Abstract P3164: Podocalyxin, A Renal Podocyte Specific Protein Expression In Urine Exosome Acts As A Marker For Podocyte Injury During Sars-cov-2 Infection

Abstract

COVID-19 attributed to SARS-CoV2 infection has been associated with cardiovascular disease and diabetes. COVID-19 has been associated with endothelial cell dysfunction (ECD), which is manifested by entities such as microvascular thrombosis. ECD is quite common in type 2 diabetes mellitus (T2DM) where the renal podocyte dysfunction is often an early manifestation of microvascular complication. We explored whether presence of hyperglycemia predisposes to increased SARS-CoV2 infection and whether SARS-CoV2 infection puts an individual at a higher risk of developing cardio-metabolic complications such as kidney disease (DKD), with podocyte damage.

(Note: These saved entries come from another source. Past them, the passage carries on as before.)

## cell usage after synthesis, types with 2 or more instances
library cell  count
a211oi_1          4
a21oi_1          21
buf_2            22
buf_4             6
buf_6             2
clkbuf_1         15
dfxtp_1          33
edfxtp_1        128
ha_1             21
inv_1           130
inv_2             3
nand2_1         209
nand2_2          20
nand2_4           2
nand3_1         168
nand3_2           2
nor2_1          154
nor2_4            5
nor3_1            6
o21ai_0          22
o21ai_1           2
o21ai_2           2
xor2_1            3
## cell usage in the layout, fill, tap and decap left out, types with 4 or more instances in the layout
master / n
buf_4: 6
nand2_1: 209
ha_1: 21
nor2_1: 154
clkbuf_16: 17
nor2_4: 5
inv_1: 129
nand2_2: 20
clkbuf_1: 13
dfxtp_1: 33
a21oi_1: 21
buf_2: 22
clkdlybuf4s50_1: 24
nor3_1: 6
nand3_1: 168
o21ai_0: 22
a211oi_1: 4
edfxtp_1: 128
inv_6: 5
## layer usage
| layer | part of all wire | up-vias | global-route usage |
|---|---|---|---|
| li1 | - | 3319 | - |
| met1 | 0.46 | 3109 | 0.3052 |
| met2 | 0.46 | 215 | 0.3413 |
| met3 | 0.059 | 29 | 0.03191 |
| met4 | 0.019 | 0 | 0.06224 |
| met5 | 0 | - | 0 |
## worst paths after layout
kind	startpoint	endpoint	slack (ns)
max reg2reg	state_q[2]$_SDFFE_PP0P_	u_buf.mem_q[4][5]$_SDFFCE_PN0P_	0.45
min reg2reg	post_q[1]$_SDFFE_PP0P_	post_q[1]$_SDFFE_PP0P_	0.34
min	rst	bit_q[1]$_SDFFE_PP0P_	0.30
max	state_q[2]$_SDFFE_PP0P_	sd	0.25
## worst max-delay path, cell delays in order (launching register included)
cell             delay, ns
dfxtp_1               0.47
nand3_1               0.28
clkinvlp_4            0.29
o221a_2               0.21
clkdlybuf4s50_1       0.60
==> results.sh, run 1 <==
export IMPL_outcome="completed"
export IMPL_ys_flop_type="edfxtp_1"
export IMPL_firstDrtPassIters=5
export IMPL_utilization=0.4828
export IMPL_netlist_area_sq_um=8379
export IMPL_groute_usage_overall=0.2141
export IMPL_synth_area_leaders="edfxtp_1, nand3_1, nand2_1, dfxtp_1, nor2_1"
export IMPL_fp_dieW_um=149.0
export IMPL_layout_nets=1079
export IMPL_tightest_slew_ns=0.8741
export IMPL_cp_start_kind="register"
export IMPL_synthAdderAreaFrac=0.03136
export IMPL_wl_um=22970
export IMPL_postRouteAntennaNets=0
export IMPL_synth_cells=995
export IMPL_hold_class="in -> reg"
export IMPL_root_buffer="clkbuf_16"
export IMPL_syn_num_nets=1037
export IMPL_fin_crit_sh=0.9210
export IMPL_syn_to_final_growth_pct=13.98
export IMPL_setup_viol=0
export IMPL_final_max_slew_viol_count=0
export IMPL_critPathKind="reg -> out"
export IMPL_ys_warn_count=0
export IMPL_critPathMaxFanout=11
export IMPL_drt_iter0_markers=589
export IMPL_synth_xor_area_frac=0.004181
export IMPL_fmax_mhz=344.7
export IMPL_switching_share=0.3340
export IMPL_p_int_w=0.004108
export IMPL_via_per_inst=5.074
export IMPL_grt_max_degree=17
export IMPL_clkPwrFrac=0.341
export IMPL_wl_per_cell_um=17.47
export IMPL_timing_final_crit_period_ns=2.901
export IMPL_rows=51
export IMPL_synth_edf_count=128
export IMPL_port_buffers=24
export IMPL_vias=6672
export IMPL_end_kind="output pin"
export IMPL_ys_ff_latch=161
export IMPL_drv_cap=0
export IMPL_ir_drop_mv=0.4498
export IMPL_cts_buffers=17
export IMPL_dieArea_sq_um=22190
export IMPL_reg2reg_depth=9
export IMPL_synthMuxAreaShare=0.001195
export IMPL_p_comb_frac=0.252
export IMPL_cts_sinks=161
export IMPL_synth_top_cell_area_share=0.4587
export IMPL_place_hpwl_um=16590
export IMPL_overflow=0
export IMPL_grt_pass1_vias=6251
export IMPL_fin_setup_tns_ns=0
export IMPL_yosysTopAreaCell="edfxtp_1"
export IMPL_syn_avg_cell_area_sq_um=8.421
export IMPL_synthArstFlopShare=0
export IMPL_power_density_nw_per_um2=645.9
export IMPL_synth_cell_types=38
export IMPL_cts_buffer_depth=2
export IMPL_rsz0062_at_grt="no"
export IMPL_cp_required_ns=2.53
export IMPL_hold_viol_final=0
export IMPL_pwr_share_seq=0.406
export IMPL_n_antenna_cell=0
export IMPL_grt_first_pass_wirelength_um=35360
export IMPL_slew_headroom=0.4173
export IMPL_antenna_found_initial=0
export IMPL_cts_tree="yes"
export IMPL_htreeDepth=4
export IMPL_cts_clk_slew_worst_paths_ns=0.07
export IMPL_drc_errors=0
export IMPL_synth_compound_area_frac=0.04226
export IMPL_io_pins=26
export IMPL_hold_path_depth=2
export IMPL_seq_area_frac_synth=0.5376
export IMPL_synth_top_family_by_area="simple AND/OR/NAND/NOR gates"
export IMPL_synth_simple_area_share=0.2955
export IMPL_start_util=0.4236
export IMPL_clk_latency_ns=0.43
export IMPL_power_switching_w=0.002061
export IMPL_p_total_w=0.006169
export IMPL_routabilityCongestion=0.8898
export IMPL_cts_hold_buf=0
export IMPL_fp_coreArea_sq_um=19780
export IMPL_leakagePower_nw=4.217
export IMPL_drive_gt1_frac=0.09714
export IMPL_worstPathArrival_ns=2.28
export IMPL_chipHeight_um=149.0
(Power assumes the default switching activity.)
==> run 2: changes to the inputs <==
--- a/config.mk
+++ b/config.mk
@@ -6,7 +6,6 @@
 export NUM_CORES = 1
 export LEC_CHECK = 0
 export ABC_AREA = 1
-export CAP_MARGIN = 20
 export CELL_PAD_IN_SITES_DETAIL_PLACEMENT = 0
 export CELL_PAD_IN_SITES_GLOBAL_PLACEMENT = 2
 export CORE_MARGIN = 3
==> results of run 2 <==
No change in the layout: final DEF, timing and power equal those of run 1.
--- config.mk ---
export PLATFORM = sky130hd
export DESIGN_NAME = midi_tx
export DESIGN_NICKNAME = d
export VERILOG_FILES = /design/src/rtl/midi_tx_pkg.sv /design/src/rtl/sync_fifo.sv /design/src/rtl/midi_tx.sv
export SDC_FILE = /design/constraint.sdc
export NUM_CORES = 1
export LEC_CHECK = 0
export ABC_AREA = 1
export CORE_ASPECT_RATIO = 0.8
export CORE_MARGIN = 3
export CORE_UTILIZATION = 30
export DETAILED_ROUTE_END_ITERATION = 10
export PLACE_DENSITY_LB_ADDON = 0.25
export SETUP_SLACK_MARGIN = 0.4
export SYNTH_ARGS = -nofsm -noshare
export SYNTH_HDL_FRONTEND = slang
export SYNTH_SLANG_ARGS = --single-unit
--- constraint.sdc ---
create_clock -name clock -period 3.7 [get_ports clock]
set_input_delay 1.11 -clock clock [delete_from_list [all_inputs] [get_ports clock]]
set_output_delay 1.11 -clock clock [all_outputs]
set_load 0.02 [all_outputs]
--- src/rtl/midi_tx_pkg.sv ---
// Shared cartridge package: MIDI transmitter state encoding, default baud
// divider and register-address constants used by the register decode.
package midi_tx_pkg;

    typedef enum logic [1:0] {
        ST_IDLE  = 2'd0,
        ST_START = 2'd1,
        ST_DATA  = 2'd2,
        ST_STOP  = 2'd3
    } midi_state_e;

    // 1 MHz system clock / 32 = 31250 baud
    localparam int MIDI_CLK_DIV = 32;

    localparam logic [7:0] REG_MIDI_DATA   = 8'h40;
    localparam logic [7:0] REG_MIDI_STATUS = 8'h41;
    localparam logic [7:0] REG_MIDI_CTRL   = 8'h42;

    // Baud counter width; a divider of 1 still needs a 1-bit counter
    function automatic int baud_width(input int div);
        return (div > 1) ? $clog2(div) : 1;
    endfunction

endpackage
==> config.mk <==
export PLATFORM = sky130hd
export DESIGN_NAME = i2s_transmitter
export DESIGN_NICKNAME = d
export VERILOG_FILES = /design/src/rtl/i2s_transmitter.sv
export SDC_FILE = /design/constraint.sdc
export NUM_CORES = 1
export LEC_CHECK = 0
export ABC_AREA = 1
export CAP_MARGIN = 30
export CORE_UTILIZATION = 50
export CTS_CLUSTER_SIZE = 16
export DETAILED_ROUTE_END_ITERATION = 7
export HOLD_SLACK_MARGIN = 0.05
export PLACE_DENSITY = 0.77
export REMOVE_ABC_BUFFERS = 1
export SYNTH_ARGS = -nofsm -noshare
export SYNTH_HDL_FRONTEND = slang
export SYNTH_SLANG_ARGS = --single-unit
==> constraint.sdc <==
create_clock -name i_clock -period 5.19 [get_ports i_clock]
set_clock_uncertainty 0.05 [all_clocks]
set_input_delay 1.557 -clock i_clock [delete_from_list [all_inputs] [get_ports i_clock]]
set_output_delay 1.557 -clock i_clock [all_outputs]
set_load 0.01 [all_outputs]
===== src/rtl/io_port_pkg.sv =====
// io_port_pkg: shared defaults and helpers for buffered_io_port.
//   DEFAULT_DATA_W      - bus / port width
//   DEFAULT_IN_DEPTH    - input FIFO entries (power of two, >= 2)
//   DEFAULT_SYNC_STAGES - synchroniser depth on the external strobe (>= 2)
//   cnt_w(depth)        - width of an occupancy count / wrapping pointer
package io_port_pkg;

  localparam int unsigned DEFAULT_DATA_W      = 32;
  localparam int unsigned DEFAULT_IN_DEPTH    = 4;
  localparam int unsigned DEFAULT_SYNC_STAGES = 2;

  function automatic int unsigned cnt_w(input int unsigned depth);
    return $clog2(depth) + 1;
  endfunction

endpackage


===== src/rtl/sync_edge_detect.sv =====
// sync_edge_detect: synchroniser chain followed by a rising-edge detector.
// Ports:
//   Clock      - system clock, rising edge
//   clear      - asynchronous active-low reset
//   async_in   - level input to be synchronised
//   rise_pulse - one-cycle pulse per rising edge of async_in
// With STAGES=1 the input is treated as already synchronous: the single flop
// holds the previous sample and the pulse is produced in the same cycle the
// input first reads high.
module sync_edge_detect #(
  parameter int unsigned STAGES = 2
) (
  input  logic Clock,
  input  logic clear,
  input  logic async_in,
  output logic rise_pulse
);

  if (STAGES == 1) begin : g_direct
    logic prev_q, prev_d;

    always_comb prev_d = async_in;

    always_ff @(posedge Clock or negedge clear) begin
      if (!clear) prev_q <= 1'b0;
      else        prev_q <= prev_d;
    end

    assign rise_pulse = async_in & ~prev_q;
  end else begin : g_sync
    logic [STAGES-1:0] sync_q, sync_d;
    logic              prev_q, prev_d;

    always_comb begin
      sync_d = {sync_q[STAGES-2:0], async_in};
      prev_d = sync_q[STAGES-1];
    end

    always_ff @(posedge Clock or negedge clear) begin
      if (!clear) begin
        sync_q <= '0;
        prev_q <= 1'b0;
      end else begin
        sync_q <= sync_d;
        prev_q <= prev_d;
      end
    end

    assign rise_pulse = sync_q[STAGES-1] & ~prev_q;
  end

endmodule


===== src/rtl/buffered_io_port.sv =====
// buffered_io_port: FIFO-buffered input port and handshaked output port for
// the mini CPU data path.
// Ports:
//   Clock, clear            - clock (rising edge), async active-low reset
//   strobe, input_data      - external capture request (async) and word
//   InPortout               - CPU pop request (one pop per rising edge)
//   BusMuxInInPortout       - FIFO head toward the bus mux (0 when empty)
//   in_empty/in_full/in_count - FIFO status
//   overrun, overrun_clr    - sticky dropped-push flag and its clear
//   BusOut, OutPortin       - bus word and output-register load
//   output_data, out_valid, out_ack - output port and consumer handshake
// Optional (macro IO_PORT_IRQ_EN): irq_mask in, irq out (registered).
module buffered_io_port
  import io_port_pkg::*;
#(
  parameter int unsigned DATA_W      = DEFAULT_DATA_W,
  parameter int unsigned IN_DEPTH    = DEFAULT_IN_DEPTH,
  parameter int unsigned SYNC_STAGES = DEFAULT_SYNC_STAGES
) (
  input  logic                          Clock,
  input  logic                          clear,
  input  logic                          strobe,
  input  logic [DATA_W-1:0]             input_data,
  input  logic                          InPortout,
  output logic [DATA_W-1:0]             BusMuxInInPortout,
  output logic                          in_empty,
  output logic                          in_full,
  output logic [cnt_w(IN_DEPTH)-1:0]    in_count,
  output logic                          overrun,
  input  logic                          overrun_clr,
  input  logic [DATA_W-1:0]             BusOut,
  input  logic                          OutPortin,
  output logic [DATA_W-1:0]             output_data,
  output logic                          out_valid,
`ifdef IO_PORT_IRQ_EN
  input  logic                          irq_mask,
  output logic                          irq,
`endif
  input  logic                          out_ack
);

  localparam int unsigned AW = $clog2(IN_DEPTH);
  localparam int unsigned CW = cnt_w(IN_DEPTH);

  logic              push_pulse, pop_pulse;
  logic              do_push, do_pop;
  logic [CW-1:0]     wr_ptr_q, wr_ptr_d, rd_ptr_q, rd_ptr_d;
  logic              overrun_q, overrun_d;
  logic [DATA_W-1:0] output_data_q, output_data_d;
  logic              out_valid_q, out_valid_d;
  logic [DATA_W-1:0] mem_q [IN_DEPTH];
  logic [DATA_W-1:0] mem_d [IN_DEPTH];

  sync_edge_detect #(.STAGES(SYNC_STAGES)) u_strobe_det (
    .Clock      (Clock),
    .clear      (clear),
    .async_in   (strobe),
    .rise_pulse (push_pulse)
  );

  sync_edge_detect #(.STAGES(1)) u_pop_det (
    .Clock      (Clock),
    .clear      (clear),
    .async_in   (InPortout),
    .rise_pulse (pop_pulse)
  );

  assign in_empty = (wr_ptr_q == rd_ptr_q);
  assign in_full  = (wr_ptr_q[AW] != rd_ptr_q[AW]) &&
                    (wr_ptr_q[AW-1:0] == rd_ptr_q[AW-1:0]);
  assign in_count = wr_ptr_q - rd_ptr_q;

  assign BusMuxInInPortout = in_empty ? '0 : mem_q[rd_ptr_q[AW-1:0]];
  assign overrun           = overrun_q;
  assign output_data       = output_data_q;
  assign out_valid         = out_valid_q;

  always_comb begin
    wr_ptr_d      = wr_ptr_q;
    rd_ptr_d      = rd_ptr_q;
    overrun_d     = overrun_q;
    mem_d         = mem_q;
    output_data_d = output_data_q;
    out_valid_d   = out_valid_q;

    // A pop on the same edge frees the slot, so a push into a full FIFO
    // still lands and is not an overrun.
    do_pop  = pop_pulse & ~in_empty;
    do_push = push_pulse & (~in_full | do_pop);

    if (do_pop) rd_ptr_d = rd_ptr_q + CW'(1);
    if (do_push) begin
      mem_d[wr_ptr_q[AW-1:0]] = input_data;
      wr_ptr_d                = wr_ptr_q + CW'(1);
    end

    if (push_pulse && !do_push) overrun_d = 1'b1;
    else if (overrun_clr)       overrun_d = 1'b0;

    if (OutPortin) begin
      output_data_d = BusOut;
      out_valid_d   = 1'b1;
    end else if (out_ack) begin
      out_valid_d   = 1'b0;
    end
  end

  always_ff @(posedge Clock or negedge clear) begin
    if (!clear) begin
      wr_ptr_q      <= '0;
      rd_ptr_q      <= '0;
      overrun_q     <= 1'b0;
      output_data_q <= '0;
      out_valid_q   <= 1'b0;
    end else begin
      wr_ptr_q      <= wr_ptr_d;
      rd_ptr_q      <= rd_ptr_d;
      overrun_q     <= overrun_d;
      output_data_q <= output_data_d;
      out_valid_q   <= out_valid_d;
    end
  end

  // Storage is not reset; contents are only visible through valid pointers.
  always_ff @(posedge Clock) begin
    mem_q <= mem_d;
  end

`ifdef IO_PORT_IRQ_EN
  logic irq_q, irq_d;

  always_comb irq_d = (~in_empty | overrun_q) & ~irq_mask;

  always_ff @(posedge Clock or negedge clear) begin
    if (!clear) irq_q <= 1'b0;
    else        irq_q <= irq_d;
  end

  assign irq = irq_q;
`endif

endmodule

===== config.mk =====
export PLATFORM = sky130hd
export DESIGN_NAME = buffered_io_port
export DESIGN_NICKNAME = d
export VERILOG_FILES = /design/src/rtl/io_port_pkg.sv /design/src/rtl/sync_edge_detect.sv /design/src/rtl/buffered_io_port.sv
export SDC_FILE = /design/constraint.sdc
export NUM_CORES = 1
export LEC_CHECK = 0
export BUFFER_PORTS_ARGS = -buffer_cell sky130_fd_sc_hd__buf_2
export CAP_MARGIN = 20
export CORE_MARGIN = 2
export CORE_UTILIZATION = 58
export CTS_CLUSTER_DIAMETER = 120
export CTS_CLUSTER_SIZE = 28
export DETAILED_ROUTE_END_ITERATION = 7
export MAX_ROUTING_LAYER = met4
export PLACE_DENSITY = 0.84
export SYNTH_ARGS = -nofsm -noshare
export SYNTH_HDL_FRONTEND = slang
export SYNTH_HIERARCHICAL = 1
export SYNTH_SLANG_ARGS = --single-unit

===== constraint.sdc =====
create_clock -name Clock -period 4.3 [get_ports Clock]
set_clock_uncertainty 0.2 [all_clocks]
set_input_delay 0.645 -clock Clock [delete_from_list [all_inputs] [get_ports Clock]]
set_output_delay 0.645 -clock Clock [all_outputs]
set_load 0.005 [all_outputs]

# Word level (Yosys, flattened, before mapping)
# Index checks and enable logic that the tools add are counted.
# totals
register_bits	172
in_bits	71
out_inout_bits	71
elab_cells	49
# op_classes
add_sub_neg	3
order_cmp	3
eq_ne	3
mux	11
bitwise_logic	11
reduce_logical	6
# op_table
cell	count
$bwmux W128	1
$mux W32	4
$bmux W32 S2	1
$demux W32 S2	1
$add A3 B1 Y3 const B	2
$ge A3 B3 Y1 const B	2
$not A2 Y3	2
$and A1 B1 Y1	4
$mux W1	4
$not A1 Y1	4
$reduce_bool A2 Y1	2
$eq A3 B3 Y1	1
$logic_and A1 B1 Y1	3
$lt A3 B1 Y1 const B	1
$sub A3 B3 Y3	1
$eq A2 B2 Y1	1
$logic_not A1 Y1	1
$ne A1 B1 Y1	1
$or A1 B1 Y1	1

# Depth between registers and ports, before layout
# depth
depth_word	8
ltp_mapped	8
depth_no_buf	5

# Modules after synthesis
# The synthesis kept the hierarchy.
# by_module_without_submodules
module	instances	cells_per_inst	area_per_inst_um2
buffered_io_port	1	324	6611.3
sync_edge_detect at u_strobe_det	1	4	88.8
sync_edge_detect at u_pop_det	1	2	38.8

# Least setup slack after synthesis
# OpenSTA, ideal clock, no wires.
# synth_path
path_type	flip-flop to flip-flop
start	register rd_ptr_q[1]
end	register mem_q[0] in the netlist's numbering (enable)
setup_time_ns	0.392
t_arrival_ns	2.193
required_ns	3.708
setup_slack_ns	1.515
stages_incl_launch_ff	8
n_path_buf	2
path_cell_list	dfrtp_1 > buf_2 > buf_2 > inv_1 > ha_1 > nand3b_1 > or2_1 > and3_1
# synth_via
elab_chain_len	5
elab_cells_between_ends	8
classes_between	eq/ne (2); bitwise (5); reduce/logical (1)
# synth_rtl
item	line_no	source
from (decl)	buffered_io_port.sv:47	logic [CW-1:0] wr_ptr_q, wr_ptr_d, rd_ptr_q, rd_ptr_d;
from (signal assigned)	buffered_io_port.sv:117	rd_ptr_q <= rd_ptr_d;
$eq A3 B3 Y1 or $eq A2 B2 Y1 (tied branches)	buffered_io_port.sv:68, buffered_io_port.sv:70	
$not A1 Y1 or $logic_and A1 B1 Y1 (tied branches)	buffered_io_port.sv:88, buffered_io_port.sv:69	
$and A1 B1 Y1 or $not A1 Y1 (tied branches)	buffered_io_port.sv:88, buffered_io_port.sv:89	
$or A1 B1 Y1 *	buffered_io_port.sv:89	do_push = push_pulse & (~in_full | do_pop);
$and A1 B1 Y1 *	buffered_io_port.sv:89	
to (signal assigned)	buffered_io_port.sv:126	mem_q <= mem_d;
to (decl)	buffered_io_port.sv:51	logic [DATA_W-1:0] mem_q [IN_DEPTH];
# Mark *: on every way between the ends. The rest lies on a longest branch, timed or not.
# A chain may end at the register's enable or synchronous reset.

# Worst setup path in the final report
# layout_path
start	register rd_ptr_q[0]
end	output BusMuxInInPortout[18]
# layout_via
elab_chain_len	5
elab_cells_between_ends	6
classes_between	eq/ne (1); mux (4); bitwise (1)
# layout_rtl
item	line_no	source
$not A2 Y3 (implied by the code)	buffered_io_port.sv:73	assign BusMuxInInPortout = in_empty ? '0 : mem_q[rd_ptr_q[AW-1:0]];
$bmux W32 S2	buffered_io_port.sv:73	
$mux W32 (implied by the code) (2 in a row)	buffered_io_port.sv:73	
$mux W32 *	buffered_io_port.sv:73	
to (decl)	buffered_io_port.sv:25	output logic [DATA_W-1:0] BusMuxInInPortout,
# Mark *: on every way between the ends. The rest lies on a longest branch, timed or not. The select of a mux whose other input is x is not followed.

==> flow_summary.json <==
{
  "yosysSeqAreaShare_pct": 73.4,
  "worstPathCellList": "buf_4 -> mux4_1 -> nor2b_1 -> buf_2",
  "p_leak_uw": 0.00319,
  "totalWireLength_mm": 12.3,
  "critPathBufInv": 2,
  "final_util_pct": 71.4,
  "cts_made_buffers": 17,
  "p_clk_share_pct": 28.4,
  "clkTransAtPathRegs_ns": 0.06,
  "die_area_sq_um": 12500,
  "end_kind": "output port",
  "critPathRequiredTime_ns": 3.45,
  "drv_cap": 0,
  "vias": 3497,
  "postRouteAntennaNets": 0,
  "clk_latency_ns": 0.42,
  "synthFlopType": "edfxtp_1",
  "clock_sinks": 172,
  "synth-warning-count": 6,
  "synthSimpleGateAreaFrac_pct": 4.66,
  "yosysMostFrequentCell": "edfxtp_1",
  "final_nets": 557,
  "synth_compound_area_share_pct": 0.687,
  "synth_top_family_by_area": "multiplexers",
  "arrival_ns": 2.26,
  "slowest_stage": "mux4_1",
  "ys_types": 30,
  "finalPower_uw": 5110,
  "relSlewSlack_pct": 37.1,
  "ios": 142,
  "cp_top_family": "buffers and inverters",
  "areaGrowthSynthToFinish_pct": 20.5,
  "fin_setup_tns_ns": 0,
  "max_stage_delay_ns": 0.65,
  "yosys.area.top_type": "edfxtp_1",
  "core_sq_um": 11400,
  "clockRootBuffer": "clkbuf_16",
  "synth_mux_area_share_pct": 17.1,
  "antenna_found_initial": 1,
  "post_cts_buffers": 0,
  "fmax_mhz": 322,
  "die_x_um": 112,
  "worst_pin_slew_ns": 0.944,
  "worstSetupPathType": "flip-flop to output port",
  "port-buffer-count": 141,
  "hold_violations": 0,
  "first_pass_iters": 4,
  "hold_ws_ns": 0.127,
  "combPwrFrac_pct": 30.7,
  "ys_seq_elements": 172,
  "final_cells": 635,
  "drive_gt1_share_pct": 48.3,
  "synth_xor_area_share_pct": 0.631,
  "hp-start": "strobe",
  "synthTopCellsByArea": "edfxtp_1 (57%), dfrtp_1 (16%), mux4_2 (6.7%)",
  "synth_edf_count": 128,
  "p_int_uw": 3610,
  "power_density_nw_per_um2": 629,
  "gp_congestion": 0.777,
  "initial_core_util_pct": 59.3,
  "hold_path.class": "primary input to flip-flop",
  "syn_nets": 409,
  "drv_slew": 0,
  "first_iter_violations": 245,
  "finalCriticalPeriod_ns": 3.11,
  "finalCritPeriodShare_pct": 72.3,
  "rsz0062_at_grt": "no",
  "fill_cells": 703,
  "hpwlAfterDp_mm": 7.56,
  "vdd_drop_max_uv": 369,
  "netlist_area_sq_um": 6740,
  "ctsHoldBuffers": 0,
  "swShare_pct": 29.4,
  "ys_async_sr_fraction_pct": 25.6,
  "setup.worst_path.start": "rd_ptr_q[0]",
  "die_h_um": 112,
  "syn-mean-instance-area_sq_um": 20.4,
  "critPathLaunchType": "flip-flop",
  "rows": 39,
  "synth_top_area_share_pct": 57.0,
  "viasPerCell": 5.51,
  "cts_tree": "done",
  "setup_violations": 0,
  "avgRoutedWirePerCell_um": 19.4,
  "path_max_fanout": 34,
  "syn_inst": 330,
  "grt_pass1_wl_mm": 19.4,
  "r2r-start": "wr_ptr_q[0]",
  "outcome": "completed",
  "grt_start_max_net_pins": 45,
  "gr-usage-all-layers_pct": 21.3,
  "cts-resized-gates": 0,
  "dp_cells": 602,
  "drcViolationCount": 0,
  "grt_overflow": 0,
  "synth_common_cells": "edfxtp_1 (128), dfrtp_1 (44), mux2_2 (33)",
  "grt_pass1_vias": 3798,
  "htree_num_levels": 4,
  "power_frac_seq_pct": 40.9,
  "switchingPower_uw": 1500,
  "cts_buffer_depth": 2,
  "synth-adder-area-share_pct": 1.60
}
## placed cells by master (no fill, tap or decap), types with 2 or more instances in the layout
cell type,n
dfrtp_1,43
ha_1,7
buf_4,3
mux4_2,20
clkinvlp_4,2
clkinv_4,2
inv_1,9
inv_6,4
clkinv_2,2
mux2_2,33
and3_2,4
mux4_1,12
nor2b_4,2
buf_2,141
clkbuf_16,17
nor2b_1,32
edfxtp_1,128
inv_8,2
xnor2_1,3
nand2_1,4
nor2_1,3
## routing by layer
layer / wire [um] / part of all wire, % / track usage, %
met5: 0 / 0 / -
met4: 112 / 0.91 / 7.00
met3: 696 / 5.7 / 6.37
met2: 6370 / 52 / 34.9
met1: 5130 / 42 / 25.6
## registers in the layout, indices dropped and copies added, names as in the netlist, 2 cells and up
register,flops
mem_q,128
output_data,32
rd_ptr_q,3
wr_ptr_q,3
u_strobe_det/g_sync.sync_q,2
## metrics by stage
step / instance area [sq um] / worst slack (ns)
floorplan: 6740 / 1.51
global placement: 7550 / 1.62
detailed placement: 7550 / 1.60
CTS: 8120 / 1.15
global route: 8120 / 1.06
finish: 8120 / 1.19
## power groups by stage
stage	registers [uW]	logic, uW	clock network [uW]
floorplan	2110	1020	0
detailed placement	2120	1590	0
CTS	2090	1610	1470
global placement	2110	1560	0
global route	2110	1720	1540
finish	2090	1570	1450
## final timing paths
kind / slack (ns) / to / depth (start not counted)
max: 1.19 / BusMuxInInPortout[18] / 4
min: 0.13 / u_strobe_det/g_sync.sync_q[0] / 1
max reg2reg: 1.70 / mem_q[41] / 5
min reg2reg: 0.15 / u_strobe_det/g_sync.sync_q[1] / 0
max in group asynchronous: 3.09 / rd_ptr_q[0] / 1
min in group asynchronous: 0.17 / output_data[14] / 1
## final cells by class
type                    instances  area (sq um)  area share (%)
diodes                          1          2.50          0.0308
clock buffers                  17           425            5.24
clock inverters                15           139            1.71
inverters                       9          33.8           0.416
multi-input cells             134          1670            20.5
flip-flops and latches        172          4950            60.9
well taps                     143           179            2.20
repair buffers                144           728            8.97
## kinds of logic (layout without fill, tap and decap cells)
kind of cell | Yosys count | in the layout
buffers and inverters | 24 | 185
multiplexers | 66 | 66
adder cells (fa/ha/maj) | 8 | 8
XOR/XNOR | 4 | 4
other | 0 | 1
AO/OA/AOI/OAI | 6 | 6
AND/OR/NAND/NOR | 50 | 50
flip-flops | 172 | 172
No activity file was read; power rests on OpenSTA's default activity.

We evaluated albuminuria and podocyte protein in urine derived exosomes in urine exosomes from SARS-CoV2 patients at 10 days, 6 months and 12 months post SARS-CoV2 infection. Methods: Blood and Urine samples from SARS-CoV2 patients post-acute phase of infection were procured. Peripheral blood mononuclear cells (PBMNCs) and urine exosomes were isolated and podocyte protein marker Podocalyxin (PODXL) was identified by western blot analysis. Results: Podocyte specific proteins were examined in urine exosomal fraction such as Podocalyxin and Nephrin (normalized to CD9 exosomal protein band intensities) levels increased significantly compared to urine samples from type-2 diabetes subjects with documented evidence of nephropathy. Podocalyxin levels were significantly high at 12month time point (p=0.001; n=9) and Nephrin levels were noted to be high at 10week (p=0.01; n=8), 6months (p=0.04; n=14 ) and 12Months (p=0.001; n=6) time points. Podocalyxin and Nephrin obtained from urine exosome samples collected from non diabetic subjects who never had COVID-19, showed little or barely detectable corresponding western blot bands. Interestingly, there was no significant differences noted on urine albumin: creatinine (UAR) ratios between the two groups, indicating that urine exosomal protein estimation may be an ideal biomarker to monitor podocyte damage in early phases of CKD. Conclusion: A persistent high levels of podocyte specific proteins was noted in urinary exosomes even at 12 months post acute Covid which may be secondary to long-standing podocyte inflammation leading to long term renal damage.